Returns "5/minute" if deprecated, otherwise "100/minute".
"""
route = request.scope.get("route")
if route and hasattr(route, "endpoint"):
# The @deprecated decorator attaches __deprecation__ to the endpoint
dep_info = getattr(route.endpoint, "__deprecation__", None)
if dep_info:
# We could even check dep_info.deprecation_date to only
# throttle if the deprecation date has passed!
return "5/minute"
return "100/minute"
limiter = Limiter(key_func=get_remote_address)
app = FastAPI()
app.state.limiter = limiter
app.add_exception_handler(RateLimitExceeded, _rate_limit_exceeded_handler)
@app.get("/old-endpoint")
@deprecated(sunset_date="2025-12-31")
@limiter.limit(get_dynamic_limit)
async def old_endpoint(request: Request):
return {"message": "Please migrate. You are strictly rate limited."}
@app.get("/new-endpoint")
@limiter.limit(get_dynamic_limit)
async def new_endpoint(request: Request):
return {"message": "Welcome to the future. You have standard limits."}
Advanced: Global Dependency Throttling
A more idiomatic way to apply a dynamic limit across a whole FastAPI instance or APIRouter without middleware is to use a global dependency block and inject the Limiter directly into it. SlowAPI requires the @limiter.limit() decorator on actual endpoints for its interceptor to work natively, but you can build a custom dependency that executes the rate check.

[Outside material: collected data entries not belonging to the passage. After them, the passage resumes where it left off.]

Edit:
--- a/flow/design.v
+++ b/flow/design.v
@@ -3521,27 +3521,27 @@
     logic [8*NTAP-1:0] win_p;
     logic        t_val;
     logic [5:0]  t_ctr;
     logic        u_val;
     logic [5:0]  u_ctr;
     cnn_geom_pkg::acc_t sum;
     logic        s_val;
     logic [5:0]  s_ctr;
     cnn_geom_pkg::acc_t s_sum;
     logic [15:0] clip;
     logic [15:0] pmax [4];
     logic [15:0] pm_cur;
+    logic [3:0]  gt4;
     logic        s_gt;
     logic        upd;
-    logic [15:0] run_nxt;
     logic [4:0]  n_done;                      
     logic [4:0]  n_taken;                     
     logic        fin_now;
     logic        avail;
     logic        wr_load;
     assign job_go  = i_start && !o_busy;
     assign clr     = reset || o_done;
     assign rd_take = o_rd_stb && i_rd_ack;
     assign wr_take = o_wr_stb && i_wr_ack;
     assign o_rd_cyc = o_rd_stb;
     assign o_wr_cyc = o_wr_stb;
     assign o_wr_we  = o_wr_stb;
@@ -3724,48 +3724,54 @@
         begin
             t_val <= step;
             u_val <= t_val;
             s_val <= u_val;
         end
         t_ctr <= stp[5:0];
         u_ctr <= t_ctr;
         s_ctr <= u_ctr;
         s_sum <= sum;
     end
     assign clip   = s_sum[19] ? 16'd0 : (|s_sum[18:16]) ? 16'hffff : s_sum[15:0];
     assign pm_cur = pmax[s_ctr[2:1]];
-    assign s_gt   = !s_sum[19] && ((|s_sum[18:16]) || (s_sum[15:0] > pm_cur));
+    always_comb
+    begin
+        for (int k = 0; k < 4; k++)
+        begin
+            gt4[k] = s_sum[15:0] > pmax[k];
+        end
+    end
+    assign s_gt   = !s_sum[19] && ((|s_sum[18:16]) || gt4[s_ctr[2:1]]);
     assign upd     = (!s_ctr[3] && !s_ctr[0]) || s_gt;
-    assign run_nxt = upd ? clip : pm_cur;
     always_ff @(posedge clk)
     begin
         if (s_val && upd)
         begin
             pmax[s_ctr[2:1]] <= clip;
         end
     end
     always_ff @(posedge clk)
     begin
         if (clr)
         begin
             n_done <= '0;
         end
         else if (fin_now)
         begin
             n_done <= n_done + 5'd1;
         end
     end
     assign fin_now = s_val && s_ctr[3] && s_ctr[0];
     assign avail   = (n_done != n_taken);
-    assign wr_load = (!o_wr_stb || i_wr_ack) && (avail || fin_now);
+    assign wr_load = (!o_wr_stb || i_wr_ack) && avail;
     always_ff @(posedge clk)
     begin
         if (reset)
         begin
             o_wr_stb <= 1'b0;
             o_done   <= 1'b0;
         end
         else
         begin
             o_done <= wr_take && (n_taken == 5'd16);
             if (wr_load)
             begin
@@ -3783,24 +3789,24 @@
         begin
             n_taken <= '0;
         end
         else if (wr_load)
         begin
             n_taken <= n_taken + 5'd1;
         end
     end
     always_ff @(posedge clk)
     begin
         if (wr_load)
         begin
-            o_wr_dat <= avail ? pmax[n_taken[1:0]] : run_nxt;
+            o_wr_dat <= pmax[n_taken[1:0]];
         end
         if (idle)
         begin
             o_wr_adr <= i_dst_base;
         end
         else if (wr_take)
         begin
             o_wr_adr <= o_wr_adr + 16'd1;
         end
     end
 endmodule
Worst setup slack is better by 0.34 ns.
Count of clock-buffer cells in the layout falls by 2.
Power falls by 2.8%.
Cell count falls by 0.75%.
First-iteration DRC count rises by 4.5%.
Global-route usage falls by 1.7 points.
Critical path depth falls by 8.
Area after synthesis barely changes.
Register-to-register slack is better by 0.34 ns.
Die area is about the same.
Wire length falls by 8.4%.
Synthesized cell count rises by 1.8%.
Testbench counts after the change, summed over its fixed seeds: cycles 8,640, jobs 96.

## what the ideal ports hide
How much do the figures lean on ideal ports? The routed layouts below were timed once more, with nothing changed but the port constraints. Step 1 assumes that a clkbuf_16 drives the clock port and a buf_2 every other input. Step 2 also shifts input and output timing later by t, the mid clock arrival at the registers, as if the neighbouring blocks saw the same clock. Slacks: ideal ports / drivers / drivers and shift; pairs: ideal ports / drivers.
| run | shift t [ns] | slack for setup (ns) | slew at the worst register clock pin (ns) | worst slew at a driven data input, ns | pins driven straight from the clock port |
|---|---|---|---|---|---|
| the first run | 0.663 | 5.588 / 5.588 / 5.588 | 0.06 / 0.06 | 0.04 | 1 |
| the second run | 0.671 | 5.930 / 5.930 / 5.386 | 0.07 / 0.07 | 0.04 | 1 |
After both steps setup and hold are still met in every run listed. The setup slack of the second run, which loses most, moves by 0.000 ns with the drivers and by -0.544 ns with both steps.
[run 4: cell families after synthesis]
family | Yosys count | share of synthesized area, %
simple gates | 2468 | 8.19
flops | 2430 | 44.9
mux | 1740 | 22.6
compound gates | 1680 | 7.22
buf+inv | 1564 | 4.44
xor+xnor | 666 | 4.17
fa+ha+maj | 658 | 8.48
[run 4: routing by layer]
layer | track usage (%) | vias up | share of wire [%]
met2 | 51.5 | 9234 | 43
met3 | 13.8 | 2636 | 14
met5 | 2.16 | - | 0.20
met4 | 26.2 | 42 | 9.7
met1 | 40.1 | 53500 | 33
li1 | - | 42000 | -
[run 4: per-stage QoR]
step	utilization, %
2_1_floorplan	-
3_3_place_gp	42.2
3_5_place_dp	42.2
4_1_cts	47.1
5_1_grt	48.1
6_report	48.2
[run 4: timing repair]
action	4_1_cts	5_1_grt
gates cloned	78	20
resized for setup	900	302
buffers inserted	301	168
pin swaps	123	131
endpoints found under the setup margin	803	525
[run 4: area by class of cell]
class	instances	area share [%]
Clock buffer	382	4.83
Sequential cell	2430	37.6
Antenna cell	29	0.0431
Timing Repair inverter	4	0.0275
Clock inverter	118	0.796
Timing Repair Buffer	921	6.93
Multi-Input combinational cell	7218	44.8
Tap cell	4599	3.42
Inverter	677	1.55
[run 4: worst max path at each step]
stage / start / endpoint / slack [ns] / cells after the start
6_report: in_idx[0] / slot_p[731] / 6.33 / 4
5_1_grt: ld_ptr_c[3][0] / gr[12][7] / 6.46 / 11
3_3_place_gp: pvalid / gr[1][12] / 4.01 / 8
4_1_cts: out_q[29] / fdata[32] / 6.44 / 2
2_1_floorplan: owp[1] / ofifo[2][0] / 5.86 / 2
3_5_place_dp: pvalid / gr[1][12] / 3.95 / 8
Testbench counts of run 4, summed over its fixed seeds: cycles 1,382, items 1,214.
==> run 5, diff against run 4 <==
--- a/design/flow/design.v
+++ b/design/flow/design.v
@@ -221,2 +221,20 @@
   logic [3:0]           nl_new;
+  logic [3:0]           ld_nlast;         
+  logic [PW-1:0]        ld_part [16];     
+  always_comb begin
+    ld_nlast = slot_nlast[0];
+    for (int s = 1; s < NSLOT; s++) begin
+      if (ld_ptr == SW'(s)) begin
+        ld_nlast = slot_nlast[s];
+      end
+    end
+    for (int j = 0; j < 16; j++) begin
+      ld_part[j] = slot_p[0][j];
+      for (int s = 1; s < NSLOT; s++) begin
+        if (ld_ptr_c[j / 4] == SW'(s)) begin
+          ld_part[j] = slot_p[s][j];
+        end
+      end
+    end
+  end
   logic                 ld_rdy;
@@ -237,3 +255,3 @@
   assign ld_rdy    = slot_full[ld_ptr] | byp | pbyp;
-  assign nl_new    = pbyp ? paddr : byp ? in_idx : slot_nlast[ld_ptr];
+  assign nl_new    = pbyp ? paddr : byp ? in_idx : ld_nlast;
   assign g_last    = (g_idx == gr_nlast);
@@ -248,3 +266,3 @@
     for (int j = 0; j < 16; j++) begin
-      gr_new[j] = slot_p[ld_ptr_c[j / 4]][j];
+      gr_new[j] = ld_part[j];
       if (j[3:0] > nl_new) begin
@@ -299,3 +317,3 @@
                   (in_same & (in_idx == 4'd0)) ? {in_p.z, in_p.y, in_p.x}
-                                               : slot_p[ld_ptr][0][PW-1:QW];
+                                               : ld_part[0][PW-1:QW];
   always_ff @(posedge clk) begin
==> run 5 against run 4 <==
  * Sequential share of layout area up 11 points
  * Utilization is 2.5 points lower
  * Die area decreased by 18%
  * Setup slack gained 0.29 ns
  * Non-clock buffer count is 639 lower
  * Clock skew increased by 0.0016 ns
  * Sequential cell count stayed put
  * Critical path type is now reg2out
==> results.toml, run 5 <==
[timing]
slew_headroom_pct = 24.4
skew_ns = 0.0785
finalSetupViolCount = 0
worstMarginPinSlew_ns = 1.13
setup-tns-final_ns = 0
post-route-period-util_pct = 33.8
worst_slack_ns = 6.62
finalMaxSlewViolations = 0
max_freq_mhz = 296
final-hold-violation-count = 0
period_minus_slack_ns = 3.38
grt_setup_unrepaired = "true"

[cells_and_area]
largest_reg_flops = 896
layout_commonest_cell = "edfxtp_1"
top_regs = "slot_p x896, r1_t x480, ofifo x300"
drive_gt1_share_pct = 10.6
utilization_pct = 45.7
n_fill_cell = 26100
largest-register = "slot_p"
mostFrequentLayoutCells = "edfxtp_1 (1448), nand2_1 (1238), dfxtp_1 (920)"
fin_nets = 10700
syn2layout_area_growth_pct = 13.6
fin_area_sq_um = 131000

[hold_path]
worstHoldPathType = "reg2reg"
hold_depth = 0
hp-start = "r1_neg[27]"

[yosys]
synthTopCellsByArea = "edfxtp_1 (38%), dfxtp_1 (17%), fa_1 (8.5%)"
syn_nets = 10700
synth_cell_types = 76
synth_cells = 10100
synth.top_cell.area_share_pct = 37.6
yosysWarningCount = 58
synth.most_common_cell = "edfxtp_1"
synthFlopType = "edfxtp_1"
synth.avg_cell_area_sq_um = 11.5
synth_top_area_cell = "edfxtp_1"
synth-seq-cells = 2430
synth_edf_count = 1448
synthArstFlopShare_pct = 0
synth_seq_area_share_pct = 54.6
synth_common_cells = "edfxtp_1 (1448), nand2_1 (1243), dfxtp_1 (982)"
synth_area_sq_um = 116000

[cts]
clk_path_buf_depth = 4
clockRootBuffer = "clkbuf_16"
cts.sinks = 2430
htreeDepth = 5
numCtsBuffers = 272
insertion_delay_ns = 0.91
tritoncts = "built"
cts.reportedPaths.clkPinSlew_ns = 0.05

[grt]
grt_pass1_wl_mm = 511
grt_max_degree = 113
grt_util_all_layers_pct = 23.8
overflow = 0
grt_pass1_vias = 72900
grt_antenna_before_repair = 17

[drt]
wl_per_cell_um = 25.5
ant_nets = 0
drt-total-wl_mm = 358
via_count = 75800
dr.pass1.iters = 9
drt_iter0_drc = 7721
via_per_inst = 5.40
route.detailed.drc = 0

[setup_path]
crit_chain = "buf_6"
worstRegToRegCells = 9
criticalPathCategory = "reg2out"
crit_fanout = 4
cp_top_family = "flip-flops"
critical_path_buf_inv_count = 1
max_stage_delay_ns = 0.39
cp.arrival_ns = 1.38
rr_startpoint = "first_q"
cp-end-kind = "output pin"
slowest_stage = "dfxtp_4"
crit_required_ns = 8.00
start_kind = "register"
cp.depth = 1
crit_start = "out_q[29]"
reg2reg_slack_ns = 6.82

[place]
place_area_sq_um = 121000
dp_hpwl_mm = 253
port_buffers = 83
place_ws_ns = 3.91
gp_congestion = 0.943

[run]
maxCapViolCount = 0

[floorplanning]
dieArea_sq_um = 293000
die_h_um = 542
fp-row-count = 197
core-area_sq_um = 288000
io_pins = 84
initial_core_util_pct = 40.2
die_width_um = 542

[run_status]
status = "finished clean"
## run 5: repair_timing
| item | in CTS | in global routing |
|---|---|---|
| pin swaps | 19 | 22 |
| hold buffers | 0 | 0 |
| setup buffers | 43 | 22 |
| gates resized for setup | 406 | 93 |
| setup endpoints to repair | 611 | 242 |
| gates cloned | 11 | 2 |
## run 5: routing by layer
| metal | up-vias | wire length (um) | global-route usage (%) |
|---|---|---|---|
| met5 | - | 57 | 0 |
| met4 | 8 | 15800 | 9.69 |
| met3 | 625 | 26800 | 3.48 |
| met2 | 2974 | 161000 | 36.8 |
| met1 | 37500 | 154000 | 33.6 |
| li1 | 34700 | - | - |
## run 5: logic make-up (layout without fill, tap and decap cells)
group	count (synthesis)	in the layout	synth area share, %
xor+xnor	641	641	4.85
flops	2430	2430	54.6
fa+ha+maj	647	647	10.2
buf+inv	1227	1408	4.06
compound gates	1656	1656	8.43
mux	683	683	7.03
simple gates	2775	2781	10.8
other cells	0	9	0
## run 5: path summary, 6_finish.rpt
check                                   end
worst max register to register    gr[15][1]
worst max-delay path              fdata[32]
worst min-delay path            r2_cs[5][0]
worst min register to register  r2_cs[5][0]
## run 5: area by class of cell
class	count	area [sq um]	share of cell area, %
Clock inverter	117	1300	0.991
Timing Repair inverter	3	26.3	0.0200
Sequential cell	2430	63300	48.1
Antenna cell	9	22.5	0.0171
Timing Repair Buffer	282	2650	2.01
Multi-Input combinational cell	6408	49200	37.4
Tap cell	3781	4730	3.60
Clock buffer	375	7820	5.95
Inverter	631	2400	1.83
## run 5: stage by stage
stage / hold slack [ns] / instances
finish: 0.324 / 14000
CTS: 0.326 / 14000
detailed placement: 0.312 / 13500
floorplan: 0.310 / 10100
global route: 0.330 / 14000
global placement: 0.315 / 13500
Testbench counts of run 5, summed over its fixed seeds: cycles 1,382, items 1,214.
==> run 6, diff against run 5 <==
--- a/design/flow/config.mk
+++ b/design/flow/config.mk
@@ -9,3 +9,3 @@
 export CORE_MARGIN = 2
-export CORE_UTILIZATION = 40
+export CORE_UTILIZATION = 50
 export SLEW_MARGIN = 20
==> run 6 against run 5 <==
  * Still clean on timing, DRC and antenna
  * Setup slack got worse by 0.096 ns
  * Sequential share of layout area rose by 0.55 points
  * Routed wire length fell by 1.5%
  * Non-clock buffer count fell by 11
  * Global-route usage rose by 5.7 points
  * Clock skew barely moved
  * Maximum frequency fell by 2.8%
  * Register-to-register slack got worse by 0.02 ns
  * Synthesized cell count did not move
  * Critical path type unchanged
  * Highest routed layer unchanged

from fastapi import FastAPI, Request, HTTPException, Depends
from slowapi import Limiter
from slowapi.util import get_remote_address
limiter = Limiter(key_func=get_remote_address)
async def check_global_rate_limit(request: Request):
# Determine the limit based on whether the endpoint is deprecated
limit = "100/minute"
route = request.scope.get("route")
if route and hasattr(route, "endpoint"):
if getattr(route.endpoint, "__deprecation__", None):
limit = "5/minute"
# Manually check the limiter
# (Note: This is an advanced pattern if you don't use @limiter.limit decorators)
try:
limiter._check_request_limit(request, None, limit, True)
except Exception as e:
raise HTTPException(status_code=429, detail="Rate limit exceeded")
# Apply globally to all endpoints
app = FastAPI(dependencies=[Depends(check_global_rate_limit)])
@app.get("/old-endpoint")
@deprecated(sunset_date="2025-12-31")
async def old_endpoint():
return {"message": "You only get 5 calls per minute here."}
Advanced: Global Middleware Throttling (For Mounted Sub-Apps)
A limitation of the dependency approach above is that FastAPI dependencies do not propagate to mounted sub-applications (app.mount("/sub", sub_app)).
If you have a complex architecture with multiple mounted ASGI apps and you want a single global choke-point for rate limits, an ASGI Middleware is required. Middleware wraps the entire application before routing occurs.
from fastapi import FastAPI, Request
from fastapi.routing import APIRoute
from slowapi import Limiter, _rate_limit_exceeded_handler
from slowapi.util import get_remote_address
from slowapi.errors import RateLimitExceeded
from starlette.middleware.base import BaseHTTPMiddleware
from fastapi_deprecation import deprecated
limiter = Limiter(key_func=get_remote_address)
app = FastAPI()
app.state.limiter = limiter
app.add_exception_handler(RateLimitExceeded, _rate_limit_exceeded_handler)
class ProgressiveThrottlingMiddleware(BaseHTTPMiddleware):
def __init__(self, app, fallback_limit: str = "100/minute", deprecated_limit: str = "5/minute"):
super().__init__(app)
self.fallback_limit = fallback_limit
self.deprecated_limit = deprecated_limit
async def dispatch(self, request: Request, call_next):
limit_to_apply = self.fallback_limit
# In middleware, we manually inspect the routes to find the deprecation metadata
# Note: For mounted apps, you might need to recursively search `request.app.routes`
# if the sub-app is deeply nested.
for route in request.app.routes:
if isinstance(route, APIRoute):
match, scope = route.matches(request.scope)
if match == match.FULL:
dep_info = getattr(route.endpoint, "__deprecation__", None)
if dep_info:
limit_to_apply = self.deprecated_limit
break
# Execute your rate limiter logic here using `limit_to_apply`
return await call_next(request)
app.add_middleware(ProgressiveThrottlingMiddleware)
By keeping the core lightweight, fastapi-deprecation gives you the freedom to wire these sunset phases into whichever API Gateway or internal logic your infrastructure demands.